現場監督の仕事の中で、若手が最も苦手とするもののひとつが近隣対応だ。
驚くほど苦手な監督が多い。特に新築専門の監督はその傾向が強い。
近隣対応業者という存在
大きな現場では、事業主が「近隣対応業者」を手配するケースが多い。説明会の運営からクレーム対応・処理まで、前面に出て動いてくれる専門業者だ。
ただし施工会社として同席したり、直接対応したりする場面も少なくない。業者任せにできない場面は必ずある。
「やから」と思え——は半分本気
これは半分冗談だが、半分本気でもある。
都市部の近隣対応は独特だ。強く出てくる方も少なくない。でもそれを「やから」と思って身構えるのではなく、「それだけ真剣に訴えている」と受け止める。向き合い方ひとつで、相手の態度は変わる。
私が近隣対応を苦手としない理由
若い頃の経験が大きかった。
小さなリフォーム工事を数多くこなした。エンドユーザーと直接接する機会が多く、近所の方に声をかけたり、工事案内を配ったり、困りごとに対応したりすることが日常だった。
気づけば近隣対応への苦手意識が全くなくなっていた。むしろ「どうやって味方につけるか」を考えるようになっていた。
近隣を「敵」ではなく「味方」にする
現場は必ず迷惑をかける。
音の出る作業、ほこりや振動の作業、においの出る作業、夜間作業、道路の通行止め——数え上げればきりがない。
だからこそ、先手を打つ。作業の前に声をかける。「今日はうるさくなります、申し訳ありません」の一言だけで、相手の受け取り方が全然違う。
クレームが来てから対応するのと、来る前に動くのとでは、関係の質がまったく変わる。
近隣の方を味方につけると、現場はやりやすくなる。「あの監督さんはちゃんと挨拶に来てくれる」という信頼が積み上がると、多少の迷惑も許容してもらえるようになる。
紹介がオセロのように広がった
近隣対応への姿勢は、思わぬ形で返ってくることがある。
あるマンションでの工事がきっかけで、住民の方から別の工事を紹介していただいた。その方がまた別の方を紹介してくれる。オセロのように、ひとつがふたつ、ふたつがよっつと広がっていった。
一般のリフォーム工事でも、紹介を多数いただいた。
リフォーム工事において、紹介受注ほど確かなものはない。広告費もかからない。信頼が先にある。話が早い。
その紹介を生み出したのは、工事の品質だけではない。近隣への声かけ、困りごとへの対応、誠実な姿勢——そういった積み重ねが、人の心を動かしたのだと思っている。

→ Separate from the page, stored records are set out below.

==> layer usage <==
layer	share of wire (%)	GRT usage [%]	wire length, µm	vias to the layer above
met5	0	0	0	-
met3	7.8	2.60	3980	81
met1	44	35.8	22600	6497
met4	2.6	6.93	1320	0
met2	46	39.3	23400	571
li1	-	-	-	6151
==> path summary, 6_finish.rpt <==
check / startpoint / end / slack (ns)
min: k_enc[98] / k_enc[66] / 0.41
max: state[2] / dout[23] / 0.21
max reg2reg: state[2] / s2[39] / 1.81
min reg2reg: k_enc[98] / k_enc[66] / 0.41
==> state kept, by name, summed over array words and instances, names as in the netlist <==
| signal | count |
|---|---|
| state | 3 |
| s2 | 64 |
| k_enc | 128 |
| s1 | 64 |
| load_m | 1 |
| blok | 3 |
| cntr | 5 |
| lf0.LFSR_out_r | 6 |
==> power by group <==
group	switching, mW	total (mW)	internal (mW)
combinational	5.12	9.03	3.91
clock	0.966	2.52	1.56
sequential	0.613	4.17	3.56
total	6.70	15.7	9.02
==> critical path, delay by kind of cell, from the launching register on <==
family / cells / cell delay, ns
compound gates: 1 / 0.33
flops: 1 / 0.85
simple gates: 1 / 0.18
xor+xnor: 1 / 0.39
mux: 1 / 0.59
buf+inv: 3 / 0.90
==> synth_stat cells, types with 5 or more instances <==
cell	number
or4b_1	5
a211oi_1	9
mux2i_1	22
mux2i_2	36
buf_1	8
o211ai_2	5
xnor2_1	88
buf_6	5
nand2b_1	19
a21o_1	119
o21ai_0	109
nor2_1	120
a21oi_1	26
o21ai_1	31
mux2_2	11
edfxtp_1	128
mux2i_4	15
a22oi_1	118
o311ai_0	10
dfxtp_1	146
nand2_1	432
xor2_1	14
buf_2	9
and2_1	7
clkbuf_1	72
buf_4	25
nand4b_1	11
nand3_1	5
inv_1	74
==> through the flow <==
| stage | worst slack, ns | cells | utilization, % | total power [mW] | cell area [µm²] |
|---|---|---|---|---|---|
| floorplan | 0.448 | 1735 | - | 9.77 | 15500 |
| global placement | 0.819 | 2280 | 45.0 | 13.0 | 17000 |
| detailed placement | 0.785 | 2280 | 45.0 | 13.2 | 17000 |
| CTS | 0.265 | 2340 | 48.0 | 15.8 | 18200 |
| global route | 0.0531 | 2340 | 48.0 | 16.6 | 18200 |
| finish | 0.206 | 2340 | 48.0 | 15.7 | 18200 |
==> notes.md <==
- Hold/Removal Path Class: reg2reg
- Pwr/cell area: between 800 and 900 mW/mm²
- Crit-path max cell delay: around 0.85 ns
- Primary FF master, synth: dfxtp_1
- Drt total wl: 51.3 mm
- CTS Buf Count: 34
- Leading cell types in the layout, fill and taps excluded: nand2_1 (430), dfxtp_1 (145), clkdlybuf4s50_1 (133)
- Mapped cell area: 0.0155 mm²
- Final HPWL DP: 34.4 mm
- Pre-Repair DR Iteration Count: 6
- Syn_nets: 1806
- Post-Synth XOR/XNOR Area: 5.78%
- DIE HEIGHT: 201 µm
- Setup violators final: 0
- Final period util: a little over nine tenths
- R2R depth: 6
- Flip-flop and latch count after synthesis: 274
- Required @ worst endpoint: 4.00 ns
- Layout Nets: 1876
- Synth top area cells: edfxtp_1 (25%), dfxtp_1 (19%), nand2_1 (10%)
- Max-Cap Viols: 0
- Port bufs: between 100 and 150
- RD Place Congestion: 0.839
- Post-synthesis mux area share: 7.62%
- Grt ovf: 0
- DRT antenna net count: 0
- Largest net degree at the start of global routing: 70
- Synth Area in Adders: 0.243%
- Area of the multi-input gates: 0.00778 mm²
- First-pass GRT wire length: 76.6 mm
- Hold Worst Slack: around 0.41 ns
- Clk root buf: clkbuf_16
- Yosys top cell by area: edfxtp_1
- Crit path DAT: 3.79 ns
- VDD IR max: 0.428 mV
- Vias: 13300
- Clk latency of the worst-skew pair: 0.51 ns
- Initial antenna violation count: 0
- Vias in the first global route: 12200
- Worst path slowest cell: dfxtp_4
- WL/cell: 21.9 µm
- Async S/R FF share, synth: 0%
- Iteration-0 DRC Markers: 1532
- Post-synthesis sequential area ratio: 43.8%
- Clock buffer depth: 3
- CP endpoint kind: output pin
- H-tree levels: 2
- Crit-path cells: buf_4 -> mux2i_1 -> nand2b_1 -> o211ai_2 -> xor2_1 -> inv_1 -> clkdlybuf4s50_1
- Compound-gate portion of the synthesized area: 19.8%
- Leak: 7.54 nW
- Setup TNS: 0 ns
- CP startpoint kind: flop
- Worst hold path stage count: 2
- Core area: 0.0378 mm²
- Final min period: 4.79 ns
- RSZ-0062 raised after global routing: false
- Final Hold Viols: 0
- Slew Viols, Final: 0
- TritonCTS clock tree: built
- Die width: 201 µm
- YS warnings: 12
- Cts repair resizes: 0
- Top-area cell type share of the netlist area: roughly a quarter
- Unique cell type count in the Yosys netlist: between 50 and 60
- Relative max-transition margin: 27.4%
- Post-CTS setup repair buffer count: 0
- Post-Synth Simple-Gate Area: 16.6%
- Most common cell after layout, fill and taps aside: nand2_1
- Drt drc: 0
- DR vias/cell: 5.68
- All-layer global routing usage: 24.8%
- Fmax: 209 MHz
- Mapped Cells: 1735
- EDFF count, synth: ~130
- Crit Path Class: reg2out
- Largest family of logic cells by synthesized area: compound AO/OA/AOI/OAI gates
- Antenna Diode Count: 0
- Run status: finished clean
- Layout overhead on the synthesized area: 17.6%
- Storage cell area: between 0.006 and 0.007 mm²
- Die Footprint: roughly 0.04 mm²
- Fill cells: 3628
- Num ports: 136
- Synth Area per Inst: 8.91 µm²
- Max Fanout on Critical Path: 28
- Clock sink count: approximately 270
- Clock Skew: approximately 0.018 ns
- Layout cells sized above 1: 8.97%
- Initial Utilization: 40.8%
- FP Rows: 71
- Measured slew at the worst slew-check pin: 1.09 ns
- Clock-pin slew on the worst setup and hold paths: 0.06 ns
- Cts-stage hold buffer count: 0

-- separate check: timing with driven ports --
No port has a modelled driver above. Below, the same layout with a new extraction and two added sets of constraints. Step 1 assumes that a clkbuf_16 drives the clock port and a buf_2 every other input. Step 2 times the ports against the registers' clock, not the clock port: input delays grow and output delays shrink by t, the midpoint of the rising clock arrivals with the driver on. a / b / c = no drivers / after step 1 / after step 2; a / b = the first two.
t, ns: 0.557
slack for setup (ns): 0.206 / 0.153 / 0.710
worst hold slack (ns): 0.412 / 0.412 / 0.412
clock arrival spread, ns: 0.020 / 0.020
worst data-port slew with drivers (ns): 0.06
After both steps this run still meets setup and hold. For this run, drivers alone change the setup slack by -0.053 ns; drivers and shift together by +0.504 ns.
Source: an optimization exercise on an open RTL-to-GDS flow (aim: small area). Production flows keep margins and buffers that such runs may drop. Power figures rest on the tool's default switching activity, not on a simulated workload.

==> flow/design.v (excerpt) <==
module multiplier #(
    parameter LOGDEPTH = 6,
    parameter WIDTH = 32
) (
    input  logic                    clk,
    input  logic                    rst,
    input  logic                    EN_mult,
    output logic                    EN_writeMem,
    output logic [LOGDEPTH-1:0]     writeMem_addr,
    input  logic [16-1:0]           mult_input0,
    input  logic [16-1:0]           mult_input1,
    output logic [WIDTH-1:0]        writeMem_val,
    output logic                    RDY_mult,
    input  logic                    EN_blockRead,
    output logic                    VALID_memVal,
    output logic [WIDTH-1:0]        memVal_data,
    output logic                    EN_readMem,
    output logic [LOGDEPTH-1:0]     readMem_addr,
    input  logic [WIDTH-1:0]        readMem_val
);
Size in the first run: roughly 1100 cells after synthesis, about 350 flip-flops, about 150 I/O pins, roughly 14000 um^2 of cells after synthesis.
==> flow/config.mk <==
export PLATFORM = sky130hd
export DESIGN_NAME = multiplier
export DESIGN_NICKNAME = multiplier
export VERILOG_FILES = /design/flow/design.v
export SDC_FILE = /design/flow/constraint.sdc
export NUM_CORES = 4
export LEC_CHECK = 0
export CAP_MARGIN = 20
export CORE_MARGIN = 2
export CORE_UTILIZATION = 70
export GPL_TIMING_DRIVEN = 0
export SETUP_SLACK_MARGIN = 0.1
export SLEW_MARGIN = 20
export SYNTH_HIERARCHICAL = 1
export SYNTH_MINIMUM_KEEP_SIZE = 0
==> flow/constraint.sdc <==
create_clock -name core_clock -period 4.0 [get_ports {clk}]
set_input_delay 0.8000 -clock core_clock [delete_from_list [all_inputs] [get_ports {clk}]]
set_output_delay 0.8000 -clock core_clock [all_outputs]
set_load 0.01 [all_outputs]
standard.sh (not shown) runs the stock make flow with config.mk's settings and CLKGATE_MAP_FILE= SYNTH_SCRIPT=/design/flow/synth_recipe.tcl, a recipe that flattens the netlist after the stock synthesis.
==> flow/flow/run.sh <==
#!/bin/bash
# The standard layout (the standard.sh, which runs ORFS) with these changes:
#  - the port buffers are buf_1 cells (buffer_ports picks a larger delay cell by default);
#  - clock tree synthesis inserts no dummy loads and uses the clock buffers and
#    sink clusters given in CTS_ARGS;
#  - the other ORFS settings given below.
# Each make run writes its full output to its own log in this folder.
set -euo pipefail
ARGS=(
  BUFFER_PORTS_ARGS="-buffer_cell sky130_fd_sc_hd__buf_1"
  CTS_ARGS="-sink_clustering_enable -repair_clock_nets -dont_use_dummy_load -root_buf sky130_fd_sc_hd__clkbuf_8 -buf_list {sky130_fd_sc_hd__clkbuf_8} -sink_clustering_size 18 -sink_clustering_max_diameter 70"
  REMOVE_ABC_BUFFERS=1
)
bash standard.sh "${ARGS[@]}" finish > standard.log 2>&1
Next try:
--- a/flow/flow/run.sh
+++ b/flow/flow/run.sh
@@ -7 +7 @@
-# Each make run writes its full output to its own log in this folder.
+# Each tool run writes its full output to its own log in this folder.
@@ -11 +11 @@
-  CTS_ARGS="-sink_clustering_enable -repair_clock_nets -dont_use_dummy_load -root_buf sky130_fd_sc_hd__clkbuf_8 -buf_list {sky130_fd_sc_hd__clkbuf_8} -sink_clustering_size 18 -sink_clustering_max_diameter 70"
+  CTS_ARGS="-sink_clustering_enable -repair_clock_nets -dont_use_dummy_load -buf_list {sky130_fd_sc_hd__clkbuf_16} -sink_clustering_size 30 -sink_clustering_max_diameter 100"
@@ -13,0 +14,3 @@
+bash standard.sh "${ARGS[@]}" floorplan > standard_floorplan.log 2>&1
+ODB_FILE=orfs/results/sky130hd/multiplier/base/2_floorplan.odb REG_MASTER=sky130_fd_sc_hd__dfxtp_2 \
+  openroad -no_init -exit flow/upsize_regs.tcl > upsize_regs.log 2>&1
==> flow/flow/upsize_regs.tcl (new file) <==
set odb_file $::env(ODB_FILE)
read_db $odb_file
set db [ord::get_db]
set block [ord::get_db_block]
set big [$db findMaster $::env(REG_MASTER)]
set n 0
foreach inst [$block getInsts] {
  set name [string map {\\ {}} [$inst getName]]
  if {[[$inst getMaster] getName] ne "sky130_fd_sc_hd__dfxtp_1"} { continue }
  if {[regexp {^[ab]_q\[7\]\[[0-9]+\]} $name]} {
    $inst swapMaster $big
    incr n
  }
}
puts "upsized $n registers to $::env(REG_MASTER)"
write_db $odb_file
- CORE_UTILIZATION: 70 -> 80
What happened:
- cell area shrinks by 0.32%
- clock-buffer cell count falls by 8
- power came out higher by 4.4%
- clock power increases by 15%
- sequential cell count stays the same
- sequential share of layout area rises by 0.24 points
- final cell count is lower by 4.1%
- register-to-register slack gets worse by 0.06 ns
- worst setup slack loses 0.059 ns
No functional check of the RTL was part of any run of this note.

==> static timing again, ports no longer ideal <==
In the flow no input, the clock included, has a driving cell. The finished layouts below were timed again as built, in two steps. Step 1, drivers: a clkbuf_16 drives clk and a buf_2 each remaining input, both assumed. Step 2 adds t to the input delays and takes it off the output delays; t is the mean of the earliest and latest rising clock arrival at the registers after step 1. Input paths then give back, and output paths get back, about the clock's delay inside the block. Three values: no drivers, after step 1, after step 2; two values: the first two.
run | shift t [ns] | setup slack, ns | slew at the worst register clock pin (ns)
the first run | 0.577 | 0.190 / 0.190 / 0.190 | 0.10 / 0.10
the second run | 0.542 | 0.131 / 0.131 / 0.131 | 0.11 / 0.11
After both steps every run listed still meets setup and hold.
Context: an optimization exercise on an open-source flow, tuned for small area, a short achievable clock period and few clock cycles per item. The choices shown serve that exercise and are no tape-out recipe. Where RTL was checked, it was by simulation tests only, not by an equivalence proof against the original. For runs 6 and 7, only the layout was checked, not whether the RTL still works. In every run shown here, the design's own scripts or RTL, not TritonCTS, make the clock network. The clock port is modelled as an ideal driver, which makes a skipped or thinned clock tree look cheaper than it is; a real chip needs a root buffer or a tree. No activity file was given, so power comes from the tool's default toggle rates.

--- flow/flow/run.sh ---
#!/bin/bash
# The standard layout (standard.sh, ORFS from synthesis to the final layout)
# with these changes, made through ORFS's own variables and hooks:
#  - synthesis: ABC maps the logic with flow/abc.script (ORFS's speed script
#    cut down, with &nf allowed to trade some delay for area) instead of
#    ORFS's abc_speed.script. The rest of the synthesis, registers included,
#    is the standard one (synth_recipe.tcl and ORFS's synth.tcl, unchanged);
#  - the port buffers that buffer_ports inserts on every input and output are
#    plain sky130_fd_sc_hd__buf_1 instead of the cell it picks by itself;
#  - after clock tree synthesis, flow/clock_tree.tcl replaces the two-level
#    clock tree with one level of four clock buffers;
#  - timing repair aims for 6.3 ns of setup slack (a 2.7 ns period) instead
#    of 0.
# standard.sh writes each ORFS step's log under orfs/logs/; make's own output
# goes to standard.log.
set -euo pipefail
cp -r "$FLOW_HOME/scripts" scripts
cp flow/abc.script scripts/abc_speed.script
export SCRIPTS_DIR="$PWD/scripts"
export BUFFER_PORTS_ARGS="-buffer_cell sky130_fd_sc_hd__buf_1"
export POST_CTS_TCL="$PWD/flow/clock_tree.tcl"
export SETUP_SLACK_MARGIN=6.3
bash standard.sh > standard.log 2>&1
--- flow/flow/abc.script ---
&get -n
&st
&syn2
&dch
&nf -R 20
&put
buffer -c
topo
stime -c
upsize -c
dnsize -c
--- flow/flow/clock_tree.tcl ---
set nbuf 4
set cell sky130_fd_sc_hd__clkbuf_8

set block [ord::get_db_block]
set db [ord::get_db]
set clk_net [[$block findBTerm clk] getNet]

# Walk the clock network from the port: buffers to remove, and the clock pins
# of the cells they (or the port) drive.
set bufs {}
set loads {}
set sinks {}
set todo [list $clk_net]
while {[llength $todo] > 0} {
  set net [lindex $todo 0]
  set todo [lrange $todo 1 end]
  foreach it [$net getITerms] {
    if {![$it isInputSignal] && [$it getIoType] ne "INPUT"} { continue }
    set inst [$it getInst]
    set m [[$inst getMaster] getName]
    if {[string match "clkload*" [$inst getName]]} {
      # a dummy load clock_tree_synthesis added to balance its tree
      lappend loads $inst
    } elseif {[string match "sky130_fd_sc_hd__clkbuf_*" $m] || [string match "sky130_fd_sc_hd__buf_*" $m]} {
      lappend bufs $inst
      set onet [[$inst findITerm X] getNet]
      if {$onet ne "NULL"} { lappend todo $onet }
    } else {
      lappend sinks $it
    }
  }
}
puts "clock_tree.tcl: [llength $bufs] clock buffers and [llength $loads] dummy loads removed, [llength $sinks] clock pins"

foreach inst $loads {
  foreach it [$inst getITerms] { if {[$it getNet] ne "NULL"} { $it disconnect } }
  odb::dbInst_destroy $inst
}

foreach inst $bufs {
  set onet [[$inst findITerm X] getNet]
  if {$onet ne "NULL"} {
    foreach it [$onet getITerms] { $it disconnect }
    odb::dbNet_destroy $onet
  }
  [$inst findITerm A] disconnect
  odb::dbInst_destroy $inst
}

# Group the clock pins: split by x into halves, then each half by y.
proc split_by {pts idx n} {
  set pts [lsort -integer -index $idx $pts]
  set per [expr {int(ceil(double([llength $pts]) / $n))}]
  set out {}
  for {set k 0} {$k < $n} {incr k} {
    lappend out [lrange $pts [expr {$k * $per}] [expr {($k + 1) * $per - 1}]]
  }
  return $out
}
set pts {}
foreach it $sinks {
  set loc [[$it getInst] getLocation]
  lappend pts [list [lindex $loc 0] [lindex $loc 1] $it]
}
set groups {}
foreach half [split_by $pts 0 [expr {$nbuf / 2}]] {
  foreach g [split_by $half 1 2] { lappend groups $g }
}

set master [$db findMaster $cell]
set k 0
foreach grp $groups {
  if {[llength $grp] == 0} { continue }
  set sx 0
  set sy 0
  foreach p $grp {
    incr sx [lindex $p 0]
    incr sy [lindex $p 1]
  }
  set b [odb::dbInst_create $block $master clkbuf_leaf_$k]
  set net [odb::dbNet_create $block clknet_leaf_$k]
  $net setSigType CLOCK
  [$b findITerm A] connect $clk_net
  [$b findITerm X] connect $net
  foreach p $grp { [lindex $p 2] connect $net }
  $b setLocation [expr {$sx / [llength $grp]}] [expr {$sy / [llength $grp]}]
  $b setPlacementStatus PLACED
  incr k
}
puts "clock_tree.tcl: $k clock buffers ($cell) inserted"
detailed_placement
check_placement -verbose
--- flow/standard.sh ---
#!/bin/bash
# synth_recipe.tcl (not shown) runs the flow's synth.tcl, then flattens the netlist and writes it again
# the make line also repeats each setting of config.mk as NAME=value (left out here)
make -C /OpenROAD-flow-scripts/flow DESIGN_CONFIG=/design/flow/config.mk WORK_HOME=/design/flow/orfs CLKGATE_MAP_FILE= SYNTH_SCRIPT=/design/flow/synth_recipe.tcl "${@:-finish}"
--- flow/config.mk ---
export PLATFORM = sky130hd
export DESIGN_NAME = prng
export DESIGN_NICKNAME = prng
export VERILOG_FILES = /design/flow/design.v
export SDC_FILE = /design/flow/constraint.sdc
export NUM_CORES = 8
export LEC_CHECK = 0
export CAP_MARGIN = 20
export CORE_MARGIN = 2
export CORE_UTILIZATION = 40
export SLEW_MARGIN = 40
--- flow/constraint.sdc ---
create_clock -name core_clock -period 9.0 [get_ports {clk}]
set_input_delay 1.8000 -clock core_clock [delete_from_list [all_inputs] [get_ports {clk}]]
set_output_delay 1.8000 -clock core_clock [all_outputs]
set_load 0.01 [all_outputs]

近隣対応は「迷惑をかけないための義務」ではない。「信頼を築くための機会」だ。
見ている人は見ている
もうひとつ、習慣にしていることがある。
現場の前のごみは必ず拾う。自分たちが出したものでなくてもだ。両隣まできれいにする。誰が捨てたかわからないものでも、関係ない。現場の前が汚ければ、その現場の監督の姿勢が問われる。
「そこまでやるの?」と思う人もいるかもしれない。でも見ている人は必ず見ている。
毎朝きれいにしている現場を、近隣の方はちゃんと見ている。「あの現場の人たちは丁寧だ」という印象が積み上がっていく。その積み上げが、いざというときの信頼になる。
大きなことより、小さなことの継続だ。
近隣対応ができて一人前
近隣対応は地味だ。華やかさはない。でも現場を円滑に進めるために不可欠な仕事だ。
職人を束ねる力、施主と交渉する力、図面を読む力——それと同じくらい、近隣や第三者と良好な関係を築く力が現場監督には必要だ。
それができてこそ、私は一人前だと思っている。
苦手意識を持つ前に、まず声をかけてみてほしい。「工事でご迷惑をおかけします」その一言から、すべてが始まる。
今夜も一杯やりながら、そんなことを考えている。